%%

$ cat src/sv/csvfs_pkg.sv
package csvfs_pkg;

    localparam int          MAX_FIELDS_DEFAULT = 256;
    localparam int          RESULT_DEPTH       = 4;

    localparam logic [7:0]  CH_BACKSLASH   = 8'd92;
    localparam logic [7:0]  CH_QUOTE       = 8'd34;
    localparam logic [7:0]  CH_COMMA       = 8'd44;
    localparam logic [7:0]  CH_FIRST_PRINT = 8'd32;

    typedef struct packed {
        logic       rec_end;
        logic [7:0] field_num;
        logic       field_end;
        logic [7:0] data;
    } t_result;

    // up to two results from one input byte; res0 is delivered first
    typedef struct packed {
        logic [1:0] num;
        t_result    res0;
        t_result    res1;
    } t_push;

endpackage

$ cat src/sv/csvfs_parse.sv
module csvfs_parse #(
    parameter int MAX_FIELDS = csvfs_pkg::MAX_FIELDS_DEFAULT
) (
    input  logic              i_clk,
    input  logic              i_rst_n,
    input  logic              i_cfg_wr_en,
    input  logic              i_cfg_wr_data,
    input  logic              i_in_valid,
    input  logic [7:0]        i_in_byte,
    input  logic              i_in_last,
    output logic              o_in_ready,
    input  logic              i_space,
    output csvfs_pkg::t_push  o_push
);

    localparam int CAP = (MAX_FIELDS - 1 > 255) ? 255 : MAX_FIELDS - 1;

    logic       r_drop_high;
    logic       r_in_valid;
    logic [7:0] r_in_byte;
    logic       r_in_last;
    logic       r_quotes;
    logic       r_escape;
    logic [7:0] r_field;

    logic       n_quotes;
    logic       n_escape;
    logic [7:0] n_field;
    logic       advance;
    logic       emit_data;
    logic       emit_comma;
    logic       emit_first;
    logic [7:0] field_after;
    csvfs_pkg::t_result first_res;
    csvfs_pkg::t_result rec_res;

    assign advance    = r_in_valid && i_space;
    assign o_in_ready = !r_in_valid || i_space;

    always_comb begin
        n_quotes   = r_quotes;
        n_escape   = r_escape;
        emit_data  = 1'b0;
        emit_comma = 1'b0;
        if (r_escape) begin
            n_escape  = 1'b0;
            emit_data = 1'b1;
        end else if (r_in_byte < csvfs_pkg::CH_FIRST_PRINT
                     || (r_drop_high && r_in_byte[7])) begin
            // control byte, or high byte while drop_high is set: dropped
        end else if (r_in_byte == csvfs_pkg::CH_QUOTE) begin
            n_quotes = !r_quotes;
        end else if (r_in_byte == csvfs_pkg::CH_BACKSLASH && !r_quotes) begin
            n_escape = 1'b1;
        end else if (r_in_byte == csvfs_pkg::CH_COMMA && !r_quotes) begin
            emit_comma = 1'b1;
        end else begin
            emit_data = 1'b1;
        end

        field_after = (emit_comma && r_field < 8'(CAP)) ? r_field + 8'd1 : r_field;
        n_field     = field_after;
        if (r_in_last) begin
            n_quotes = 1'b0;
            n_escape = 1'b0;
            n_field  = '0;
        end

        emit_first = emit_data || emit_comma;

        first_res.rec_end   = 1'b0;
        first_res.field_num = r_field;
        first_res.field_end = emit_comma;
        first_res.data      = emit_comma ? 8'd0 : r_in_byte;

        // record end carries the number after a trailing comma bumped it
        rec_res.rec_end   = 1'b1;
        rec_res.field_num = field_after;
        rec_res.field_end = 1'b1;
        rec_res.data      = 8'd0;

        o_push.num  = advance ? (2'(emit_first) + 2'(r_in_last)) : 2'd0;
        o_push.res0 = emit_first ? first_res : rec_res;
        o_push.res1 = rec_res;
    end

    always_ff @(posedge i_clk) begin
        if (!i_rst_n) begin
            r_drop_high <= 1'b1;
            r_in_valid  <= 1'b0;
            r_quotes    <= 1'b0;
            r_escape    <= 1'b0;
            r_field     <= '0;
        end else begin
            if (i_cfg_wr_en) begin
                r_drop_high <= i_cfg_wr_data;
            end
            if (o_in_ready) begin
                r_in_valid <= i_in_valid;
            end
            if (advance) begin
                r_quotes <= n_quotes;
                r_escape <= n_escape;
                r_field  <= n_field;
            end
        end
    end

    always_ff @(posedge i_clk) begin
        if (o_in_ready) begin
            r_in_byte <= i_in_byte;
            r_in_last <= i_in_last;
        end
    end

endmodule

$ cat src/sv/csvfs_fifo.sv
module csvfs_fifo (
    input  logic                i_clk,
    input  logic                i_rst_n,
    input  csvfs_pkg::t_push    i_push,
    output logic                o_space,
    output logic                o_valid,
    input  logic                i_ready,
    output csvfs_pkg::t_result  o_res
);

    localparam int AW = $clog2(csvfs_pkg::RESULT_DEPTH);

    csvfs_pkg::t_result r_mem [csvfs_pkg::RESULT_DEPTH];
    logic [AW-1:0]      r_wr_ptr;
    logic [AW-1:0]      r_rd_ptr;
    logic [AW:0]        r_count;

    logic               pop;
    logic [AW-1:0]      wr_ptr_1;

    assign pop      = o_valid && i_ready;
    assign o_valid  = r_count != '0;
    assign o_space  = r_count <= (AW+1)'(csvfs_pkg::RESULT_DEPTH - 2);
    assign o_res    = r_mem[r_rd_ptr];
    assign wr_ptr_1 = r_wr_ptr + AW'(1);

    always_ff @(posedge i_clk) begin
        if (!i_rst_n) begin
            r_wr_ptr <= '0;
            r_rd_ptr <= '0;
            r_count  <= '0;
        end else begin
            r_wr_ptr <= r_wr_ptr + AW'(i_push.num);
            r_rd_ptr <= r_rd_ptr + AW'(pop);
            r_count  <= r_count + (AW+1)'(i_push.num) - (AW+1)'(pop);
        end
    end

    always_ff @(posedge i_clk) begin
        if (i_push.num != 2'd0) begin
            r_mem[r_wr_ptr] <= i_push.res0;
        end
        if (i_push.num == 2'd2) begin
            r_mem[wr_ptr_1] <= i_push.res1;
        end
    end

endmodule

$ cat src/sv/csv_record_field_splitter_core.sv
// CSV field splitter: takes one record byte per transaction (tlast on the
// record's final byte) and returns the cleaned field bytes plus a field-end
// transaction for each field, the final one flagged with tlast. A byte is taken
// every cycle while the result queue has room for two results; a byte that
// yields two results (a data byte or comma that ends the record) writes both
// into the queue together, and the output side moves one result per cycle
// while tready is high. A byte passes the input register, then a four-entry
// result queue that also lets input continue while the output is stalled.
module csv_record_field_splitter_core #(
    parameter int MAX_FIELDS = csvfs_pkg::MAX_FIELDS_DEFAULT
) (
    input  logic        i_clk,
    input  logic        i_rst_n,
    input  logic        i_cfg_wr_en,
    input  logic        i_cfg_wr_data,     // drop_high_bytes
    input  logic        i_s_axis_tvalid,
    output logic        o_s_axis_tready,
    input  logic [7:0]  i_s_axis_tdata,    // [7:0] in_byte
    input  logic        i_s_axis_tlast,    // in_last
    output logic        o_m_axis_tvalid,
    input  logic        i_m_axis_tready,
    output logic [15:0] o_m_axis_tdata,    // [7:0] out_byte, [15:8] field_number
    output logic        o_m_axis_tuser,    // is_field_end
    output logic        o_m_axis_tlast     // record_end
);

    csvfs_pkg::t_push   push;
    csvfs_pkg::t_result head;
    logic               space;

    csvfs_parse #(
        .MAX_FIELDS(MAX_FIELDS)
    ) u_parse (
        .i_clk        (i_clk),
        .i_rst_n      (i_rst_n),
        .i_cfg_wr_en  (i_cfg_wr_en),
        .i_cfg_wr_data(i_cfg_wr_data),
        .i_in_valid   (i_s_axis_tvalid),
        .i_in_byte    (i_s_axis_tdata),
        .i_in_last    (i_s_axis_tlast),
        .o_in_ready   (o_s_axis_tready),
        .i_space      (space),
        .o_push       (push)
    );

    csvfs_fifo u_fifo (
        .i_clk  (i_clk),
        .i_rst_n(i_rst_n),
        .i_push (push),
        .o_space(space),
        .o_valid(o_m_axis_tvalid),
        .i_ready(i_m_axis_tready),
        .o_res  (head)
    );

    assign o_m_axis_tdata = {head.field_num, head.data};
    assign o_m_axis_tuser = head.field_end;
    assign o_m_axis_tlast = head.rec_end;

endmodule

$ cat config.mk
export PLATFORM = sky130hd
export DESIGN_NAME = csv_record_field_splitter_core
export DESIGN_NICKNAME = d
export VERILOG_FILES = /design/src/sv/csvfs_pkg.sv /design/src/sv/csvfs_parse.sv /design/src/sv/csvfs_fifo.sv /design/src/sv/csv_record_field_splitter_core.sv
export SDC_FILE = /design/constraint.sdc
export NUM_CORES = 1
export LEC_CHECK = 0
export BUFFER_PORTS_ARGS = -buffer_cell sky130_fd_sc_hd__clkbuf_2
export CORE_MARGIN = 2
export CORE_UTILIZATION = 60
export CTS_BUF_LIST = sky130_fd_sc_hd__clkbuf_8 sky130_fd_sc_hd__clkbuf_16
export CTS_CLUSTER_SIZE = 10
export DETAILED_ROUTE_END_ITERATION = 7
export PLACE_DENSITY = 0.85
export SYNTH_ARGS = -nofsm -noshare
export SYNTH_HDL_FRONTEND = slang
export SYNTH_SLANG_ARGS = --single-unit
$ cat constraint.sdc
create_clock -name i_clk -period 7.6 [get_ports i_clk]
set_input_delay 0.38 -clock i_clk [delete_from_list [all_inputs] [get_ports i_clk]]
set_output_delay 0.38 -clock i_clk [all_outputs]
set_load 0.005 [all_outputs]
# Yosys cells after proc, flatten, opt, wreduce, memory -nomap -nowiden

Memories as Yosys holds them, arrays and structs flattened. A register that Yosys moved wholly into a read port is not among the register bits.
Cells that the tools add are included.

Output and inout port bits: 20
Bits in writable memories: 72
Flip-flop bits (word level): 28
Memories kept: 1

Memory list:

| memory       | words | width | rd ports | clocked after memory_dff | write ports | RTL line         | RTL |
|---|---|---|---|---|---|---|---|
| u_fifo.r_mem | 4     | 18    | 1        | 1                        | 2           | csvfs_fifo.sv:13 | `csvfs_pkg::t_result r_mem [csvfs_pkg::RESULT_DEPTH];` |

Add/sub/neg operators: 7
Magnitude comparators: 3
Muxes and demuxes: 29
Reduce and logical (&&, ||, !) cells: 15
Equality and inequality tests: 6

Operator list:

| operator                                                                         | count |
|---|---|
| 8-bit two-way mux                                                                | 3 |
| 1-bit two-way mux                                                                | 23 |
| 18-bit two-way mux                                                               | 1 |
| 8-bit by 6-bit equality test with 1-bit output, second input constant            | 2 |
| 8-bit by 1-bit adder with 8-bit output, second input constant                    | 1 |
| 8-bit by 7-bit equality test with 1-bit output, second input constant            | 1 |
| 8-bit by 6-bit < comparator with 1-bit output, second input constant             | 1 |
| 8-bit < comparator, second input constant                                        | 1 |
| 1-bit logical AND                                                                | 6 |
| 2-bit two-way mux                                                                | 2 |
| 2-bit by 1-bit != test with 1-bit output, second input constant                  | 2 |
| 4-bit AND reduction                                                              | 1 |
| 2-bit nonzero test                                                               | 2 |
| 3-bit by 2-bit adder with 3-bit output                                           | 1 |
| 3-bit by 2-bit less-or-equal comparator with 1-bit output, second input constant | 1 |
| 1-bit logical OR                                                                 | 3 |
| 3-bit nonzero test                                                               | 1 |
| 3-bit by 1-bit subtractor with 3-bit output                                      | 1 |
| 1-bit by 1-bit adder with 2-bit output                                           | 1 |
| 2-bit by 1-bit adder with 2-bit output                                           | 1 |
| 2-bit by 1-bit adder with 2-bit output, second input constant                    | 1 |
| 2-bit adder                                                                      | 1 |
| 2-bit equality test, second input constant                                       | 1 |
| 1-bit logical NOT                                                                | 2 |

# Depth between registers and ports, before layout

Gate-level depths: netlist (run 1).

Depth in word-level cells: 13
Gate-level depth with buffers: 15
Mapped depth without buffers: 15

# By module

From an unflattened synthesis (run 1), not the netlist that was laid out.

Cells, all modules: 370
Area total of the unflattened synthesis: 5352.6 um2

Modules (own cells, without submodules):

| module      | area each (um2) | instances | cells an instance |
|---|---|---|---|
| csvfs_fifo  | 3981.3          | 1         | 220 |
| csvfs_parse | 1371.3          | 1         | 150 |

# Worst setup path after synthesis (run 1)

No wires, ideal clock.

Path kind: reg-to-reg
Start point: reg u_parse.r_in_byte[0]
End point: mem u_fifo.r_mem[3][10] in the netlist's numbering (enable)
Data required time: 7.272 ns
Arrival: 3.051 ns
Path slack: 4.221 ns
Cell stages (with the launch flop): 13
Period minus slack after synthesis: 3.379 ns
Cells stage by stage: edfxtp_1 > or3_2 > nor2_1 > nand2_1 > a31oi_1 > inv_1 > ha_1 > nor2b_1 > and2_1 > nand3_1 > and2_1 > clkbuf_1 > inv_1

RTL lines:

| item                     | RTL line           | RTL |
|---|---|---|
| start: declaration       | csvfs_parse.sv:20  | `logic [7:0] r_in_byte;` |
| start signal: assignment | csvfs_parse.sv:111 | `r_in_byte <= i_in_byte;` |
| end: declaration         | csvfs_fifo.sv:13   |  |

==> metrics, run 1 <==
Critical Path Source Type=flop; initial antenna violation count=0; CTS root buf=clkbuf_8; cells after synthesis=432; postcts setup bufs=0; pin count of the biggest net entering global routing=21; worst hold path class=in2reg; PortBufs=34; Ys Warns=0; drt first-iter violations=579; hold_sp=i_s_axis_tdata[2]; dominant cells by area after synthesis=edfxtp_1, dfxtp_1, mux4_2; R2R setup slack=3.49 ns; Worst-Skew Late Latency=0.38 ns; fmax=0.244 GHz; Syn Nets=455; worst setup path start=u_parse.r_in_byte[0]; detailed placer's ending HPWL=7.69 mm; CP max stage cell=nor2_1; Pwr Density=278 mW/mm²; Via Count=3668; vias in the first global route=3556; CP peak stage delay=0.65 ns; CP Max Fanout=12; share of cells above drive strength 1=0.201; Bufs on Longest Clock Path=2; Synth cell types=56; fin. max-slew vios=0; TNS Setup=0 ns; antenna diode count=0; initial core utilization=0.620; drt total wl=10.8 mm; remaining global-route overflow=0; Synth area leader=edfxtp_1; Max Cap Violations=0; unrepaired setup endpoints after global routing=false; Critical R2R Capture=u_fifo.r_mem[0][17]; area delta synth->final=7.97%; Tcrit/Tclk final=0.540; Setup CP Type=reg2reg; Synth Area in XOR/XNOR=0.00914; ys async rst share=0; Layout Cells excl Fill=559; Layout fillers=580; DRC Markers=0; die area=0.00871 mm²; post-layout net count=475; Rel. slew slack=0.250; cell area after layout=0.00517 mm²; FF-to-FF Start=u_parse.r_in_byte[0]; core area=0.00773 mm²; Global Route Usage Sum=0.271; Simple-Gate Fraction of Synth Area=0.146; routed len/inst=19.3 µm; # resized after CTS=0; Worst Hold Path EP=u_parse.r_in_byte[2]; Final Hold Vio Count=0; placed instance count=543; Arrival @ worst endpoint=4.39 ns; Critical Path, Cell by Cell=or3_2, nor2_1, nand2_1, a31oi_1, inv_1, ha_1, nor2b_1, and3_1, nor2_1, inv_1, o22a_1; first-pass GRT wire length=18.2 mm; die width=93.3 µm; die height=93.3 µm; post-synthesis mux area share=0.0938; Critical Path RT=7.88 ns; Reg clk slew, reported paths=0.11 ns; CTS tree=done; Hold Path Cell Cnt=1; most instantiated cells after synthesis=dfxtp_1, edfxtp_1, a21oi_1; Reg2Reg Depth=11; post-synthesis sequential area ratio=0.504; EDFF count, synth=41; outcome=completed; Final Setup Violations=0; Clock Sinks=100; routability cong.=0.974; Clock Skew=0.00915 ns; Tmin final=4.11 ns; Top FF cell, synth=dfxtp_1; CTS H-tree lvls=3; Worst Tran Pin Value=1.12 ns; compound-gate portion of the synthesized area=0.184; drt pass-1 iters=5; Post-Synthesis Cell Area=0.00479 mm²; Synth Area in Adders=0.0225; Max VDD drop=177 µV; synthesized area per cell=11.1 µm²; drt via density=6.56; Critical Path End Type=flop; num ports=35; Area after DPL=0.00497 mm²; Synth top area share=0.257; Pleak=1.90 nW; post-route ant nets=0; Hold Buf Count CTS=0; most common cell in the netlist=dfxtp_1; main combinational cell family by area after synthesis=compound AO/OA/AOI/OAI gates; FP Rows=32; FF+latch count, synth=100; Num CTS Buffers=9
## cell type report
type,count,area [µm²],share of cell area
clock inverters,7,76.3,0.0148
multi-input cells,286,2180,0.421
inverters,20,75.1,0.0145
clock buffers,9,124,0.0240
repair buffers,35,178,0.0344
well taps,102,128,0.0247
flip-flops and latches,100,2410,0.466
## cells by family (layout without fill, tap and decap cells)
group	after synthesis	after routing
DFF	100	100
and+or+nand+nor	124	124
adders and majority gates	8	8
xor gates and xnor gates	5	5
buffers and inverters	46	71
AOI/OAI and AO/OA	127	127
muxes	22	22
## state kept, by name (all words and copies together) (netlist names)
register and cells:
u_fifo.r_mem 72, u_parse.r_field 8, u_parse.r_in_byte 8, u_fifo.r_count 3
u_fifo.r_rd_ptr 2, u_fifo.r_wr_ptr 2, u_parse.r_drop_high 1, u_parse.r_escape 1
u_parse.r_in_last 1, u_parse.r_in_valid 1, u_parse.r_quotes 1
## layer usage
metal | share of wire | vias up | GRT usage
met5 | 0 | - | 0
met4 | 0.028 | 0 | 0.123
met3 | 0.082 | 29 | 0.0443
met2 | 0.46 | 219 | 0.421
met1 | 0.43 | 1742 | 0.374
li1 | - | 1678 | -
## placed cells by master (no fill, tap or decap), types with 18 or more instances in the layout
| cell type | Yosys | layout |
|---|---|---|
| a22o_1 | 28 | 28 |
| mux4_2 | 18 | 18 |
| dfxtp_1 | 59 | 59 |
| a31oi_1 | 23 | 23 |
| inv_1 | 20 | 20 |
| clkbuf_2 | 0 | 34 |
| a21oi_1 | 38 | 38 |
| nor2_1 | 21 | 21 |
| nand2_1 | 32 | 32 |
| edfxtp_1 | 41 | 41 |
## worst max-delay path by stage
stage                               end  slack (ns)  depth (start not counted)
global placement    u_fifo.r_mem[0][17]        3.67                         11
floorplan           u_fifo.r_mem[3][10]        4.22                         12
detailed placement  u_fifo.r_mem[0][17]        3.56                         11
CTS                 u_fifo.r_mem[0][17]        3.55                         11
global route        u_fifo.r_mem[0][17]        3.20                         11
finish              u_fifo.r_mem[0][17]        3.49                         11
## stage by stage
stage          setup slack [ns]  hold slack [ns]  power [mW]  utilization
2_1_floorplan              4.22            0.422       0.986            -
3_3_place_gp               3.67            0.432        1.08        0.643
3_5_place_dp               3.56            0.440        1.11        0.643
4_1_cts                    3.55            0.161        1.44        0.669
5_1_grt                    3.20            0.160        1.51        0.669
6_report                   3.49            0.168        1.44        0.669
## critical path, delay by kind of cell, from the launching register on
kind                     cells  cell delay [ns]
flip-flops                   1             0.48
adder cells (fa/ha/maj)      1             0.33
AND/OR/NAND/NOR              6             2.07
buffers and inverters        2             0.47
AO/OA/AOI/OAI                2             0.66
## report_power, final
| group | leakage, nW | total [mW] | internal (mW) | switching [mW] |
|---|---|---|---|---|
| Combinational | 0.935 | 0.370 | 0.208 | 0.161 |
| Clock | 0.104 | 0.344 | 0.131 | 0.213 |
| Sequential | 0.858 | 0.722 | 0.653 | 0.0691 |
| Total | 1.90 | 1.44 | 0.992 | 0.444 |
Note: power is estimated with default switching activity, not from simulation.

%%

Only the lines above from the line with "export BUFFER_PORTS_ARGS = -buffer_cell" to the line with "Bits in writable memories: 72", those two lines included, should be reproduced exactly.

• _Output for this exercise_:
export BUFFER_PORTS_ARGS = -buffer_cell sky130_fd_sc_hd__clkbuf_2
export CORE_MARGIN = 2
export CORE_UTILIZATION = 60
export CTS_BUF_LIST = sky130_fd_sc_hd__clkbuf_8 sky130_fd_sc_hd__clkbuf_16
export CTS_CLUSTER_SIZE = 10
export DETAILED_ROUTE_END_ITERATION = 7
export PLACE_DENSITY = 0.85
export SYNTH_ARGS = -nofsm -noshare
export SYNTH_HDL_FRONTEND = slang
export SYNTH_SLANG_ARGS = --single-unit
$ cat constraint.sdc
create_clock -name i_clk -period 7.6 [get_ports i_clk]
set_input_delay 0.38 -clock i_clk [delete_from_list [all_inputs] [get_ports i_clk]]
set_output_delay 0.38 -clock i_clk [all_outputs]
set_load 0.005 [all_outputs]
# Yosys cells after proc, flatten, opt, wreduce, memory -nomap -nowiden

Memories as Yosys holds them, arrays and structs flattened. A register that Yosys moved wholly into a read port is not among the register bits.
Cells that the tools add are included.

Output and inout port bits: 20
Bits in writable memories: 72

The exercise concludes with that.